Staff shortages have forced the closure of a casualty department in the midlands on most weekday nights. The closure of the unit from 9 p.m. to 9 a.m. from Monday to Thursday at St Joseph's Hospital, Longford, came into effect on Monday.
It follows the decision by two local GPs who provided night cover at the unit not to renew their contracts.
The Midland Health Board (MHB) said it had made every effort to secure the services of additional medical staff to maintain the full 24-hour service. "It has not been possible to attract the necessary medical staff," a spokeswoman, Ms Dymphna Bracken, said.
However, efforts would continue to secure medical staff, and it was hoped the nighttime closures would be temporary, she said.
Two other full-time GPs provide cover at the casualty unit during the day but could not cover every night. "A two-person rota for the delivery of casualty services on a 24-hour, five-day-week basis is not sustainable in the long term and is not fair to either patients or the doctors," Ms Bracken said.
"It is therefore necessary to reduce the midweek on-call hours for the casualty unit," she added.
Patients who now require casualty services after 9 p.m. during the week are advised by the health board to contact their own GP or call an ambulance.
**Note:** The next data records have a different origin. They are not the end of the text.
$ cat src/hdl/icu_params.svh
// What this block does
// RL1 - Three nesting levels exist (highest, high, low); vectors 0 and 1 may be highest or low, all others high or low.
// RL2 - While a level is in service, no request at that level or below is accepted, so only higher levels nest.
// RL3 - Among requests to different vectors pending together, the one at the highest level wins.
// RL4 - Among pending requests at the same level, the smallest vector address wins.
// RL5 - Forty sources fold onto ten vectors at 00003H plus eight per step up to 0004BH.
// RL6 - Pins two and four, timer-zero low byte, host-port bus active and infrared receive share vector 00013H.
// RL7 - Timer-zero high byte, pin six and host-port connect, disconnect and resume share vector 00023H.
// RL8 - Halt standby ends on reset or on any request that can be accepted.
// RL9 - Hold standby ends on reset pin low, a wake pin at its set level, a port-zero or a bus-active request.
// RL10 - Crystal hold also ends on a base-timer or an infrared receive request.
// RL11 - Each source request stays pending until it is serviced, so a blocked request is granted later.
// RL12 - The CPU signals end of service so the previous in-service level is restored.
`ifndef ICU_PARAMS_SVH
`define ICU_PARAMS_SVH

`define ICU_NUM_SRC      40
`define ICU_NUM_VEC      10
`define ICU_NUM_WPIN     5
`define ICU_VEC_BASE     20'h00003
`define ICU_VEC_STEP     20'h00008
`define ICU_VEC_LAST     20'h0004b
// First source of each vector; the last entry closes vector 9
`define ICU_VEC_BOUNDS   '{0, 1, 2, 7, 10, 15, 20, 22, 26, 33, 40}
`define ICU_VEC_SHARED_A 2
`define ICU_VEC_SHARED_B 4
`define ICU_NUM_TOP_VEC  2
// Source positions inside the request vector
`define ICU_SRC_PIN_TWO   2
`define ICU_SRC_TIMER_ZERO_LOW_EVENT  3
`define ICU_SRC_PIN_FOUR  4
`define ICU_SRC_BUS_ACT   5
`define ICU_SRC_IR_RX     6
`define ICU_SRC_BASE_TMR  9
`define ICU_SRC_TIMER_ZERO_HIGH_EVENT 10
`define ICU_SRC_PIN_SIX   11
`define ICU_SRC_CONNECT   12
`define ICU_SRC_DISCON    13
`define ICU_SRC_RESUME    14
`define ICU_SRC_PORT0     33
`define ICU_INS_RESET     3'h0

`endif

$ cat src/hdl/icu_pkg.sv
package icu_pkg;

  typedef enum logic [1:0] {
    LVL_NONE = 2'b00,
    LVL_LOW  = 2'b01,
    LVL_HIGH = 2'b10,
    LVL_TOP  = 2'b11
  } icu_lvl_type;

  typedef enum logic [1:0] {
    MODE_RUN   = 2'b00,
    MODE_HALT  = 2'b01,
    MODE_HOLD  = 2'b10,
    MODE_XHOLD = 2'b11
  } icu_mode_type;

  typedef struct packed {
    logic        valid;
    logic [3:0]  vec_idx;
    icu_lvl_type level;
    logic [19:0] vec_addr;
  } icu_irq_type;

endpackage

$ cat src/hdl/icu_vec_slot.sv
`timescale 1ns/1ps
`default_nettype none
`include "icu_params.svh"

module icu_vec_slot #(
  parameter int FIRST = 0,
  parameter int COUNT = 1
) (
  // Clock and reset
  input  wire logic                     sys_clk,
  input  wire logic                     rst_b,
  // Requests and service
  input  wire logic [`ICU_NUM_SRC-1:0]  src_evt,
  input  wire logic                     serviced,
  output logic                          pend
);

  logic [COUNT-1:0] pend_reg;
  logic [COUNT-1:0] pend_next;
  wire  [COUNT-1:0] evt_slice  = src_evt[FIRST +: COUNT];
  // Lowest pending source is the one retired by a service
  wire  [COUNT-1:0] lowest_one = pend_reg & (~pend_reg + COUNT'(1));

  // A new event in the retiring cycle is kept: set wins over clear
  assign pend_next = (pend_reg & ~(serviced ? lowest_one : '0)) | evt_slice; // RL11
  assign pend      = |pend_reg;

  always_ff @(posedge sys_clk) begin
    if (!rst_b) begin
      pend_reg <= '0;
    end else begin
      pend_reg <= pend_next;
    end
  end

endmodule // icu_vec_slot
`default_nettype wire

$ cat src/hdl/icu_top.sv
`timescale 1ns/1ps
`default_nettype none
`include "icu_params.svh"

module icu_top (
  // Clock and reset
  input  wire logic                      sys_clk,
  input  wire logic                      rst_b,
  // Source requests from on-chip trigger logic
  input  wire logic [`ICU_NUM_SRC-1:0]   src_evt,
  input  wire logic [`ICU_NUM_VEC-1:0]   vec_lvl_sel,
  // CPU core
  output icu_pkg::icu_irq_type           irq_out_reg,
  input  wire logic                      irq_ack,
  input  wire logic                      irq_eoi,
  output logic [2:0]                     ins_mask_reg,
  // Standby control
  input  wire logic                      stby_cmd_vld,
  input  wire icu_pkg::icu_mode_type     stby_cmd,
  output icu_pkg::icu_mode_type          stby_mode_reg,
  output logic                           wake_reg,
  // Wake pins
  input  wire logic                      res_pin_b,
  input  wire logic [`ICU_NUM_WPIN-1:0]  wake_pin,
  input  wire logic [`ICU_NUM_WPIN-1:0]  wake_pin_pol
);

  localparam int BOUNDS [0:`ICU_NUM_VEC] = `ICU_VEC_BOUNDS;

  // ************************************************
  // Source pending per vector
  // ************************************************
  logic [`ICU_NUM_VEC-1:0] vec_pend;
  logic [`ICU_NUM_VEC-1:0] vec_serviced;

  genvar gv;
  generate
    for (gv = 0; gv < `ICU_NUM_VEC; gv++) begin : g_slot
      assign vec_serviced[gv] = irq_ack && irq_out_reg.valid && (irq_out_reg.vec_idx == 4'(gv));
      icu_vec_slot #(
        .FIRST (BOUNDS[gv]),
        .COUNT (BOUNDS[gv+1] - BOUNDS[gv])
      ) u_slot (
        .sys_clk  (sys_clk),
        .rst_b    (rst_b),
        .src_evt  (src_evt),
        .serviced (vec_serviced[gv]),
        .pend     (vec_pend[gv])
      ); // RL5 RL6 RL7 RL11
    end
  endgenerate

  // ************************************************
  // Level per vector and arbitration
  // ************************************************
  icu_pkg::icu_lvl_type vec_lvl [0:`ICU_NUM_VEC-1];
  logic [`ICU_NUM_VEC-1:0] hit_mask;
  icu_pkg::icu_lvl_type best_lvl;
  logic [3:0]           best_idx;
  icu_pkg::icu_lvl_type cur_lvl;
  logic                 cand_valid;

  generate
    for (gv = 0; gv < `ICU_NUM_VEC; gv++) begin : g_lvl
      // Pin vectors choose highest or low, the rest high or low
      assign vec_lvl[gv] = !vec_pend[gv] ? icu_pkg::LVL_NONE :
                           !vec_lvl_sel[gv] ? icu_pkg::LVL_LOW :
                           (gv < `ICU_NUM_TOP_VEC) ? icu_pkg::LVL_TOP : icu_pkg::LVL_HIGH; // RL1
      assign hit_mask[gv] = vec_pend[gv] && (vec_lvl[gv] == best_lvl);
    end
  endgenerate

  // Walking downward with >= lets the smallest address win a level tie
  always_comb begin
    best_lvl = icu_pkg::LVL_NONE;
    best_idx = 4'h0;
    for (int v = `ICU_NUM_VEC - 1; v >= 0; v--) begin
      if (vec_pend[v] && (vec_lvl[v] >= best_lvl)) begin // RL3 RL4
        best_lvl = vec_lvl[v];
        best_idx = 4'(v);
      end
    end
  end

  assign cur_lvl = ins_mask_reg[2] ? icu_pkg::LVL_TOP :
                   ins_mask_reg[1] ? icu_pkg::LVL_HIGH :
                   ins_mask_reg[0] ? icu_pkg::LVL_LOW : icu_pkg::LVL_NONE;
  // Equal or lower levels stay pending until service ends
  assign cand_valid = (best_lvl != icu_pkg::LVL_NONE) && (best_lvl > cur_lvl); // RL2

  // ************************************************
  // Request to the CPU and in-service levels
  // ************************************************
  icu_pkg::icu_irq_type irq_next;
  logic [2:0]           ins_pop;
  logic [2:0]           ins_push;
  logic [2:0]           ins_next;
  wire                  take = irq_ack && irq_out_reg.valid;

  // Request drops for a cycle after a take, so a stale vector is never shown
  assign irq_next.valid    = cand_valid && !take;
  assign irq_next.vec_idx  = best_idx;
  assign irq_next.level    = best_lvl;
  assign irq_next.vec_addr = `ICU_VEC_BASE + (`ICU_VEC_STEP * 20'(best_idx)); // RL5

  // End of service retires the highest level in service
  assign ins_pop  = !irq_eoi ? 3'h0 :
                    ins_mask_reg[2] ? 3'h4 :
                    ins_mask_reg[1] ? 3'h2 :
                    ins_mask_reg[0] ? 3'h1 : 3'h0; // RL12
  assign ins_push = take ? (3'h1 << (irq_out_reg.level - 2'h1)) : 3'h0;
  assign ins_next = (ins_mask_reg & ~ins_pop) | ins_push;

  always_ff @(posedge sys_clk) begin
    if (!rst_b) begin
      irq_out_reg  <= '0;
      ins_mask_reg <= `ICU_INS_RESET;
    end else begin
      irq_out_reg  <= irq_next;
      ins_mask_reg <= ins_next;
    end
  end

  // ************************************************
  // Wake pin synchroniser
  // ************************************************
  logic [`ICU_NUM_WPIN:0] pin_s1_reg;
  logic [`ICU_NUM_WPIN:0] pin_s2_reg;

  always_ff @(posedge sys_clk) begin
    if (!rst_b) begin
      pin_s1_reg <= '0;
      pin_s2_reg <= '0;
    end else begin
      pin_s1_reg <= {res_pin_b, wake_pin};
      pin_s2_reg <= pin_s1_reg;
    end
  end

  // ************************************************
  // Standby modes
  // ************************************************
  wire pin_wake  = |(~(pin_s2_reg[`ICU_NUM_WPIN-1:0] ^ wake_pin_pol));
  // Reset pin synchroniser starts at zero, so ignore it right after reset
  logic res_seen_reg;
  wire hold_wake  = (res_seen_reg && !pin_s2_reg[`ICU_NUM_WPIN]) || pin_wake ||
                    src_evt[`ICU_SRC_PORT0] || src_evt[`ICU_SRC_BUS_ACT]; // RL9
  wire xhold_wake = hold_wake || src_evt[`ICU_SRC_BASE_TMR] || src_evt[`ICU_SRC_IR_RX]; // RL10

  icu_pkg::icu_mode_type mode_next;

  always_comb begin
    mode_next = stby_mode_reg;
    case (stby_mode_reg)
      icu_pkg::MODE_RUN: begin
        if (stby_cmd_vld) begin
          mode_next = stby_cmd;
        end
      end
      icu_pkg::MODE_HALT: begin
        if (cand_valid) begin // RL8
          mode_next = icu_pkg::MODE_RUN;
        end
      end
      icu_pkg::MODE_HOLD: begin
        if (hold_wake) begin // RL9
          mode_next = icu_pkg::MODE_RUN;
        end
      end
      icu_pkg::MODE_XHOLD: begin
        if (xhold_wake) begin // RL10
          mode_next = icu_pkg::MODE_RUN;
        end
      end
      default: begin
        mode_next = icu_pkg::MODE_RUN;
      end
    endcase
  end

  always_ff @(posedge sys_clk) begin
    if (!rst_b) begin
      stby_mode_reg <= icu_pkg::MODE_RUN;
      wake_reg      <= 1'b0;
      res_seen_reg  <= 1'b0;
    end else begin
      stby_mode_reg <= mode_next;
      wake_reg      <= (stby_mode_reg != icu_pkg::MODE_RUN) && (mode_next == icu_pkg::MODE_RUN);
      res_seen_reg  <= res_seen_reg | pin_s2_reg[`ICU_NUM_WPIN];
    end
  end
endmodule // icu_top
`default_nettype wire

$ cat config.mk
export PLATFORM = sky130hd
export DESIGN_NAME = icu_top
export DESIGN_NICKNAME = d
export VERILOG_FILES = /design/src/hdl/icu_pkg.sv /design/src/hdl/icu_vec_slot.sv /design/src/hdl/icu_top.sv
export VERILOG_INCLUDE_DIRS = /design/src /design/src/hdl
export SDC_FILE = /design/constraint.sdc
export NUM_CORES = 1
export LEC_CHECK = 0
export ABC_AREA = 0
export BUFFER_PORTS_ARGS = -buffer_cell sky130_fd_sc_hd__buf_4
export CAP_MARGIN = 25
export CORE_ASPECT_RATIO = 0.9
export CORE_MARGIN = 10
export CORE_UTILIZATION = 40
export DETAILED_ROUTE_END_ITERATION = 8
export PLACE_DENSITY = 0.73
export SLEW_MARGIN = 5
export SYNTH_ARGS = -nofsm -noshare
export SYNTH_HDL_FRONTEND = slang
export SYNTH_SLANG_ARGS = --single-unit
$ cat constraint.sdc
create_clock -name sys_clk -period 16 [get_ports sys_clk]
set_input_delay 1.6 -clock sys_clk [delete_from_list [all_inputs] [get_ports sys_clk]]
set_output_delay 1.6 -clock sys_clk [all_outputs]
set_load 0.01 [all_outputs]
# Word level (Yosys, flattened, before mapping)
# Index checks and enable logic that the tools add are counted.
# word_totals
ff_bits,86
input_bits,68
mem_bits_ro,0
word_cells,221
mem_bits_rw,0
mem_count,0
latch_bits,0
# classes
mux,63
reduce_logical,46
multipliers,0
n_addsub,12
shifts,1
n_bitwise,56
magnitude_cmp,11
n_eq_ne,12
div,0
# ops
operator,n
2-bit 2-to-1 mux,38
4-bit 2-to-1 mux,11
5-bit inverter,7
5-bit AND,6
7-bit AND,4
7-bit inverter,4
1-bit logical AND,25
5-bit OR reduction,4
2-bit greater-or-equal comparator,9
4-bit by 3-bit == test with 1-bit output (second input constant),4
5-bit by 1-bit adder with 5-bit output (second input constant),3
5-bit 2-to-1 mux,3
5-bit bitwise OR,3
7-bit by 1-bit adder with 7-bit output (second input constant),2
7-bit 2-to-1 mux,2
7-bit bitwise OR,2
7-bit OR reduction,2
3-bit 2-to-1 mux,4
3-bit AND,3
3-bit inverter,3
2-bit by 7-bit adder with 8-bit output (first input constant),1
4-bit AND,2
4-bit by 2-bit == test with 1-bit output (second input constant),2
4-bit == test (second input constant),2
31 further kinds,55

# Depth between registers and ports, before layout
# Gate-level depths: netlist of run 1.
# logic_depth
depth_word,38
ltp_mapped,62
depth_no_buf,62

# Cells and area by module
# From an unflattened synthesis of run 1, not the netlist that was laid out.
# hier_totals
hier_cells,428
area_unflattened_um2,3632.2
# modules_own_cells
mod,area_each_um2,cells_each,instances,seq_area_each_um2
icu_top,2037.0,250,1,540.5
icu_vec_slot at g_slot[2].u_slot ...,197.7,23,3,100.1
icu_vec_slot at g_slot[8].u_slot ...,284.0,33,2,140.1
icu_vec_slot at g_slot[7].u_slot,161.4,17,1,80.1
icu_vec_slot at g_slot[3].u_slot,113.9,12,1,60.1
icu_vec_slot at g_slot[0].u_slot ...,41.3,3,2,20.0
icu_vec_slot at g_slot[6].u_slot,76.3,8,1,40.0

# Worst setup path after synthesis of run 1
# No wires, ideal clock.
# synth_path
path_type,input port to flip-flop
from,input port vec_lvl_sel[8]
to,register wake_reg
setup_slack_ns,4.759
required_time_ns,15.926
arrival_time_ns,11.167
cell_stages,57
setup_time_ns,0.074
cell_sequence,nand2b_1 -> ha_1 -> nand2b_1 -> a21oi_2 -> or2_2 -> nand2_1 -> o21ai_0 -> ha_1 -> nand2b_1 -> o2111ai_1 -> o221ai_1 -> nand3_1 -> inv_1 -> ha_1 -> nand2b_1 -> nand2_1 -> nor2_1 -> a31oi_1 -> [... 21 more ...] -> a21oi_1 -> o31a_1 -> ha_1 -> nand2b_1 -> o211ai_1 -> o31ai_4 -> or2_1 -> ha_1 -> nand2b_1 -> a21oi_1 -> nor2_1 -> or4_4 -> o32ai_4 -> ha_1 -> a21oi_1 -> a21oi_1 -> or3_1 -> a31oi_1
# synth_via
elab_chain_cells,35
# synth_lines
element,line_no,rtl
from (decl),icu_top.sv:11,"input wire logic [`ICU_NUM_VEC-1:0] vec_lvl_sel,"
2-bit 2-to-1 mux *,icu_top.sv:67,!vec_lvl_sel[gv] ? icu_pkg::LVL_LOW :
2-bit 2-to-1 mux *,icu_top.sv:66,assign vec_lvl[gv] = !vec_pend[gv] ? icu_pkg::LVL_NONE :
2-bit greater-or-equal comparator,icu_top.sv:78,if (vec_pend[v] && (vec_lvl[v] >= best_lvl)) begin
1-bit logical AND,icu_top.sv:78,
2-bit 2-to-1 mux *,icu_top.sv:78,
2-bit greater-or-equal comparator,icu_top.sv:78,
1-bit logical AND,icu_top.sv:78,
2-bit 2-to-1 mux *,icu_top.sv:78,
[... 19 more ...],n/a,
1-bit logical AND,icu_top.sv:78,
2-bit 2-to-1 mux *,icu_top.sv:78,
2-bit greater-than comparator / 2-bit nonzero test (equally long branches),icu_top.sv:89,assign cand_valid = (best_lvl != icu_pkg::LVL_NONE) && (best_lvl > cur_lvl);
1-bit logical AND *,icu_top.sv:89,
2-bit 2-to-1 mux *,icu_top.sv:161,if (cand_valid) begin
2-bit one-hot mux with 4 select lines *,icu_top.sv:154,case (stby_mode_reg)
2-bit zero test *,icu_top.sv:188,wake_reg <= (stby_mode_reg != icu_pkg::MODE_RUN) && (mode_next == icu_pkg::MODE_RUN);
1-bit logical AND *,icu_top.sv:188,
to (signal assigned),icu_top.sv:188,
to (decl),icu_top.sv:21,"output logic wake_reg,"
# Mark *: on every way between the ends. The rest lies on a longest branch, timed or not.
# A chain may end at the register's enable or synchronous reset.

# Final worst setup path of run 1
# Same ends and word-level chain as after synthesis.

==> reports/metrics.cfg, run 1 <==
[logic_synthesis]
syn_area_um2=3590
synthCells=431
async_flop_share_pct=0
synth_edf_count=0
synth.avg_cell_area_um2=8.33
ys_ff_latch=67
ys.flop_type=dfxtp_1
synth.distinct_cells=65
yosysSeqAreaShare_pct=37.4
synth_warnings=0

[setup_path]
cp_slowest_stage_delay_ps=450
crit_type=in2reg
cp_data_required_time_ps=16270
end_kind=register
slowest_stage=or4_4
startpoint_type=primary input
crit_path_frequent_cell=ha_1
crit_arrival_ps=12500
ff2ff_path_depth=59
crit_path_max_fanout=6

[drt]
ant_nets=0
dr.pass1.iters=4
vias=3183
avgViaCountPerCell=4.98
post_drt_wl_per_cell_um=14.0
drcViolationCount=0
drt-total-wl_um=8930
initialDrtViolationCount=90

[clocking]
clk_latency_ps=340
clock-sinks=67
cts_made_buffers=9
cts_setup_buffers=0
path_clk_slew_ps=70
cts.htree.levels=3
cts.repair.resized=0
cts_buffer_depth=2
cts_hold_repair.buffers=0
cts_tree=built
cts_root_buf=clkbuf_8

[power]
leakagePower_nw=1.94
irDropWorstVdd_v=0.0000565
powerDensity_nw_per_um2=92.4
fin_total_pwr_mw=0.409

[sta]
tightest_slew_ps=768
drv_slew=0
rsz0062_at_grt=false
clock_skew_ps=7.55
period_needed_ps=12230
fin_tns_setup_ps=0
maxSlewHeadroom_pct=48.7
period_share_pct=76.5
finalSetupViolCount=0
fmax_ghz=0.0817
finalHoldViolations=0

[floorplanning]
io_pins=101
die-area_um2=13200
die_x_um=120
rows=32
die_h_um=110
core_um2=8650
initial_core_util_pct=41.5

[cells_and_area]
syn2layout_area_growth_pct=23.4
layout-drive-gt1-share_pct=23.8
n_antenna_cell=0
largest_register_ffs=40
nets=596

[placed_design]
gp_congestion=0.822
dpl.hpwl_um=7110
portBuffers=86

[min_path]
hp-class=reg2reg
whs_path_depth=1

[global_routing]
grt_pass1_vias=3192
grt_pass1_wl_um=14400
grt_antenna_before_repair=0
grt_overflow_total=0
grt_usage_pct=13.3
grt_max_degree=26

[outcome]
status=complete, no violations

[run]
drv_cap=0

==> worst max-delay path: cells and delay by family <==
kind                     cells  cell delay (ps)
buffers and inverters        4              310
adder cells (fa/ha/maj)     10             2780
AND/OR/NAND/NOR             22             3520
AO/OA/AOI/OAI               22             4280
==> routing by layer <==
metal / vias up / share of wire (%) / track usage, %
met1: 1435 / 42 / 14.5
met4: 0 / 1.4 / 3.44
li1: 1644 / - / -
met5: - / 0 / 0
met2: 92 / 46 / 21.8
met3: 12 / 10 / 7.79
==> Yosys cell counts (2+ instances only) <==
master	count	area [um^2]
and2_4	2	17.5
nand2_1	24	90.1
nand3b_1	2	15.0
o21a_1	4	30.0
xnor2_1	3	26.3
xor2_1	2	17.5
or4_1	5	37.5
nand2b_1	12	75.1
nand3_1	11	55.1
nor4_1	2	12.5
buf_4	20	150
a21oi_1	52	260
a22o_1	2	17.5
or2_2	5	31.3
or4_4	3	33.8
clkbuf_1	5	18.8
or2_1	3	18.8
o31ai_1	4	30.0
inv_1	29	109
dfxtp_1	67	1340
o22ai_1	4	25.0
a211oi_1	3	22.5
o21ai_0	20	100
nor3_1	8	40.0
nor3b_1	3	22.5
or3_1	6	37.5
ha_1	13	163
nor2b_1	13	81.3
nor2_1	45	169
and2_1	17	106
nand4_1	3	18.8
a31oi_1	6	37.5
==> path summary, 6_finish.rpt <==
kind                                       to                    startpoint  slack (ps)
worst max-delay path                 wake_reg                vec_lvl_sel[8]        3770
worst min-delay path            pin_s2_reg[5]                 pin_s1_reg[5]         440
worst max register to register       wake_reg  g_slot[9].u_slot.pend_reg[3]        4260
worst min register to register  pin_s2_reg[5]                 pin_s1_reg[5]         440
==> metrics by stage <==
step / util (%) / cells / area (um^2) / hold slack (ps) / setup slack (ps)
finish: 51.2 / 639 / 4430 / 437 / 3770
detailed placement: 49.2 / 623 / 4260 / 421 / 3590
CTS: 51.2 / 639 / 4430 / 437 / 3870
floorplan: - / 444 / 3640 / 412 / 4760
global route: 51.2 / 639 / 4430 / 450 / 3000
global placement: 49.2 / 623 / 4260 / 415 / 4070
==> report_power, final <==
| part | internal, mW | switching [mW] | total (mW) |
|---|---|---|---|
| combinational | 0.0450 | 0.0493 | 0.0944 |
| clock | 0.0645 | 0.0614 | 0.126 |
| sequential | 0.179 | 0.0103 | 0.189 |
| total | 0.288 | 0.121 | 0.409 |
==> layout by cell type (no fill, tap or decap), types with 12 or more instances in the layout <==
cell	Yosys	routed
a21oi_1	52	52
and2_1	17	17
buf_4	20	87
conb_1	1	14
dfxtp_1	67	67
ha_1	13	13
inv_1	29	29
nand2_1	24	24
nand2b_1	12	12
nor2_1	45	45
nor2b_1	13	13
o21ai_0	20	20
==> cell families after synthesis <==
group,Yosys count,share of synthesized area (%)
and+or+nand+nor,172,26.6
xor gates and xnor gates,5,1.22
DFF,67,37.4
buffers and inverters,56,8.16
AOI/OAI and AO/OA,115,21.5
adders and majority gates,14,4.84
muxes,1,0.279
other,1,0.104
==> final cells by class <==
type | count | area (um^2)
Fill cell | 829 | 4220
Tap cell | 119 | 149
Clock buffer | 14 | 163
Clock inverter | 2 | 10.0
Sequential cell | 67 | 1340
Timing Repair Buffer | 87 | 653
Inverter | 29 | 109
Multi-Input combinational cell | 321 | 2000
(Power assumes the default switching activity.)
==> inputs of run 2 (changes only) <==
==> constraint.sdc (replaced) <==
create_clock -name sys_clk -period 12.8 [get_ports sys_clk]
set_input_delay 1.28 -clock sys_clk [delete_from_list [all_inputs] [get_ports sys_clk]]
set_output_delay 1.28 -clock sys_clk [all_outputs]
set_load 0.01 [all_outputs]
==> run 2 against run 1 <==
  * Die area unchanged
  * Register-to-register slack got worse by 3100 ps
  * Non-clock buffer count unchanged
  * Power increased by 25%
  * Clock-buffer cell count unchanged
  * Sequential power increased by 25%
  * Hold slack got worse by 3.4 ps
The revised opening hours have provoked anger in the county. Ms Peggy Nolan, chairwoman of the Longford Health Services Action Committee, which has been campaigning for a district hospital for the county, said the health board was failing the area badly.
She urged the board to negotiate with the county's 18 GPs to work out a system of providing round-the-clock cover at the casualty unit.
Mr James Bannon, a local Fine Gael councillor and member of the MHB, said it was bitterly disappointing that executives of the health board had not informed board members of the impending closure in May, as they were aware at that stage that the two night-cover GPs would not be renewing their contracts.
"The people of Longford will not take this lying down," he warned.
The health board had now suggested the establishment of a GP co-op for the area, but he was not at all happy with this proposed solution. "We want additional doctors appointed to have stability in the service," he said.
Mr Bannon added that he would be proposing a vote of no confidence in the executives of the health board if they failed to recruit the necessary staff to reopen the unit round the clock seven days a week.